Brinkman also does not promote the view, voiced among some of the most prominent “New Atheists,” of religion as a “virus of the mind.” In the song “Andrew Murray,” he argues there are strong evolutionary reasons for religion’s existence.
“It’s not meant to be accommodationist, it’s actually accurate to what I think the scientific evidence is on religious behavior and what its evolutionary origins seem to be. The nice thing is that in this case, [the scientific approach to religious behavior and origins] aligns with a sort of more diplomatic approach to promoting rational inquiry.”
That’s a major reason why The Rap Guide to Religion was received positively, he says, by religious attendees of its seven-month off-Broadway theatrical performance, which concluded in May. “Religion builds community and gives people a sense of the transcendent that helps them work towards something that’s bigger than just themselves. In other words, religion can help people overcome selfishness,” Brinkman says. (Though he can’t help himself from adding a moment later, as an aside, that a flip side of that coin is its potential for tribalism.)
In the third verse of “Andrew Murray,” named after his Presbyterian minister great-great-great-grandfather, Brinkman describes the anthropological theory he personally subscribes to:
“So here's a definition of religion: it’s an evolved mechanism / For converting resources into descendants / Evolved via culture through religious competitions / And evolved in our mental architecture that’s intrinsic / ’Cause our minds are designed to get religious in the right conditions / Especially when things are fragile and your life is threatened.”

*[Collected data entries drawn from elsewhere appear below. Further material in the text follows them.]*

File: src/rtl/edge_gpio_bank.sv
module edge_gpio_bank
  import edge_gpio_pkg::*;
#(
  parameter int unsigned BANK_IDX = 0,
  parameter int unsigned ADDR_W   = 10,
  parameter int unsigned PIN_W    = 32,
  parameter logic [PIN_W-1:0] INV_MASK = '0
) (
  input  logic              clk_i,
  input  logic              rst_ni,
  input  logic [ADDR_W-1:0] addr_i,
  input  logic              wr_en_i,
  input  logic [PIN_W-1:0]  wdata_i,
  input  logic [PIN_W-1:0]  pin_in_i,
  output logic [PIN_W-1:0]  rdata_o,
  output logic [PIN_W-1:0]  pin_out_o,
  output logic [PIN_W-1:0]  pin_oe_o,
  output logic [PIN_W-1:0]  status_o,
  output logic [PIN_W-1:0]  gate_o
);
  localparam int unsigned BASE = bank_base(BANK_IDX);

  logic [NKIND-1:0] hit;
  logic [PIN_W-1:0] rd_word [NKIND];

  for (genvar k = 0; k < NKIND; k++) begin : g_dec
    localparam logic [ADDR_W-1:0] KADDR =
      ADDR_W'(BASE + kind_off(reg_kind_e'(k)));
    assign hit[k] = (addr_i == KADDR);
  end

  logic [PIN_W-1:0] dir_q, out_q, rise_q, fall_q, stat_q, gate_q;
  logic [PIN_W-1:0] lvl, evt, clr_bits;

  edge_gpio_sync #(.W(PIN_W)) u_sync (
    .clk_i (clk_i),
    .rst_ni(rst_ni),
    .d_i   (pin_in_i),
    .q_o   (lvl)
  );

  edge_gpio_edge #(.W(PIN_W)) u_edge (
    .clk_i    (clk_i),
    .rst_ni   (rst_ni),
    .lvl_i    (lvl),
    .rise_en_i(rise_q),
    .fall_en_i(fall_q),
    .gate_i   (gate_q),
    .evt_o    (evt)
  );

  assign clr_bits = (wr_en_i && hit[K_STAT]) ? wdata_i : '0;

  always_ff @(posedge clk_i or negedge rst_ni) begin
    if (!rst_ni) begin
      dir_q  <= '0;
      out_q  <= '0;
      rise_q <= '0;
      fall_q <= '0;
      gate_q <= '0;
      stat_q <= '0;
    end else begin
      if (wr_en_i && hit[K_DIR])  dir_q  <= wdata_i;
      if (wr_en_i && hit[K_RISE]) rise_q <= wdata_i;
      if (wr_en_i && hit[K_FALL]) fall_q <= wdata_i;
      if (wr_en_i && hit[K_GATE]) gate_q <= wdata_i;
      if (wr_en_i && hit[K_SET])  out_q  <= out_q | wdata_i;
      if (wr_en_i && hit[K_CLR])  out_q  <= out_q & ~wdata_i;
      // new edge wins over a coincident clear
      stat_q <= (stat_q & ~clr_bits) | evt;
    end
  end

  assign rd_word[K_LEVEL] = lvl;
  assign rd_word[K_DIR]   = dir_q;
  assign rd_word[K_SET]   = out_q;
  assign rd_word[K_CLR]   = out_q;
  assign rd_word[K_RISE]  = rise_q;
  assign rd_word[K_FALL]  = fall_q;
  assign rd_word[K_STAT]  = stat_q;
  assign rd_word[K_GATE]  = gate_q;

  always_comb begin
    rdata_o = '0;
    for (int k = 0; k < NKIND; k++)
      if (hit[k]) rdata_o = rdata_o | rd_word[k];
  end

  assign pin_out_o = out_q;
  assign pin_oe_o  = dir_q ^ INV_MASK;
  assign status_o  = stat_q;
  assign gate_o    = gate_q;
endmodule

File: src/rtl/edge_gpio_ctrl.sv
module edge_gpio_ctrl
  import edge_gpio_pkg::*;
#(
  parameter int unsigned NUM_BANKS = 3,
  parameter int unsigned PIN_W     = 32,
  parameter int unsigned ADDR_W    = 10,
  parameter logic [NUM_BANKS*PIN_W-1:0] DIR_INV = 96'h0F00_0000_0000_0000_0000_0000
) (
  input  logic                       clk_i,
  input  logic                       rst_ni,
  input  logic [ADDR_W-1:0]          addr_i,
  input  logic                       wr_en_i,
  input  logic [PIN_W-1:0]           wdata_i,
  output logic [PIN_W-1:0]           rdata_o,
  input  logic [NUM_BANKS*PIN_W-1:0] pin_in_i,
  output logic [NUM_BANKS*PIN_W-1:0] pin_out_o,
  output logic [NUM_BANKS*PIN_W-1:0] pin_oe_o,
  output logic                       irq_o
);
  localparam int unsigned NPINS = NUM_BANKS * PIN_W;

  logic [PIN_W-1:0] bank_rdata [NUM_BANKS];
  logic [NPINS-1:0] status_all;
  logic [NPINS-1:0] gate_all;

  for (genvar b = 0; b < NUM_BANKS; b++) begin : g_bank
    edge_gpio_bank #(
      .BANK_IDX(b),
      .ADDR_W  (ADDR_W),
      .PIN_W   (PIN_W),
      .INV_MASK(DIR_INV[b*PIN_W +: PIN_W])
    ) u_bank (
      .clk_i    (clk_i),
      .rst_ni   (rst_ni),
      .addr_i   (addr_i),
      .wr_en_i  (wr_en_i),
      .wdata_i  (wdata_i),
      .pin_in_i (pin_in_i[b*PIN_W +: PIN_W]),
      .rdata_o  (bank_rdata[b]),
      .pin_out_o(pin_out_o[b*PIN_W +: PIN_W]),
      .pin_oe_o (pin_oe_o[b*PIN_W +: PIN_W]),
      .status_o (status_all[b*PIN_W +: PIN_W]),
      .gate_o   (gate_all[b*PIN_W +: PIN_W])
    );
  end

  always_comb begin
    rdata_o = '0;
    for (int b = 0; b < NUM_BANKS; b++) rdata_o = rdata_o | bank_rdata[b];
  end

  assign irq_o = |status_all;
endmodule

File: config.mk
export PLATFORM = sky130hd
export DESIGN_NAME = edge_gpio_ctrl
export DESIGN_NICKNAME = d
export VERILOG_FILES = /design/src/rtl/edge_gpio_pkg.sv /design/src/rtl/edge_gpio_sync.sv /design/src/rtl/edge_gpio_edge.sv /design/src/rtl/edge_gpio_bank.sv /design/src/rtl/edge_gpio_ctrl.sv
export SDC_FILE = /design/constraint.sdc
export NUM_CORES = 1
export LEC_CHECK = 0
export BUFFER_PORTS_ARGS = -buffer_cell sky130_fd_sc_hd__buf_4
export CORE_UTILIZATION = 35
export CTS_BUF_LIST = sky130_fd_sc_hd__clkbuf_2
export CTS_CLUSTER_DIAMETER = 60
export DETAILED_ROUTE_END_ITERATION = 7
export GPL_TIMING_DRIVEN = 0
export SLEW_MARGIN = 20
export SYNTH_ARGS = -nofsm -noshare
export SYNTH_HDL_FRONTEND = slang
export SYNTH_SLANG_ARGS = --single-unit
export TNS_END_PERCENT = 10
File: constraint.sdc
create_clock -name clk_i -period 3.8 [get_ports clk_i]
set_input_delay 0.76 -clock clk_i [delete_from_list [all_inputs] [get_ports clk_i]]
set_output_delay 0.76 -clock clk_i [all_outputs]
set_load 0.02 [all_outputs]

Brinkman said he didn’t originally to subscribe to that theory, but came around to it after reviewing much of the research on the subject. Reading half a dozen books and “a whole bunch of peer-reviewed literature,” the project took him about six months to research before first putting pen to paper. This is the same approach he’s taken with his previous concept albums as well, which reveals itself in his lyrics’ multisyllabic vocabulary and casual references to obscure figures in academic fields. On Religion, this hard work pays off with the number of subtopics he delves into throughout the 15-song set.
For example, here are his discursions on morality and ethics in “Neighborhood Atheism.” “My atheism’s intellectual / Faith-based claims are either untestable / Or testable and evidentially contemptible / But then I learned that atheists are unelectable / And trusted somewhat less than child molesters / Damn, I thought it was an epistemological question! / You’re thinking just because I don’t believe I’m being watched / That I’m about to go turn into Genghis Khan?” Brinkman serves an effective rebuttal to those who claim (usually erroneously) that such notorious figures as Adolf Hitler or the Columbine killers were nonbelievers.
For now, Brinkman is enjoying life while promoting his album, writing his next one devoted to the subject of climate change, and raising his 2-year-old daughter, Hannah. When asked if—upon first meeting his now-wife at that conference—he tried sealing the deal by playing his song “Dr. Tatiana,” Brinkman laughs. The song, off The Rap Guide to Evolution, talks about how he wants to “make love like animals” and vividly describes the mating processes of various species in nature. Sample lyrics: “Skip the spider’s kiss of death / Just give me ten consecutive weeks of sex like stick insects / I make solid sperm plugs to try to block girls / But I hate when they pull it out and eat it like fox squirrels.”
“Yeah,” Brinkman says, chuckling. “That actually set me back by a couple of months.”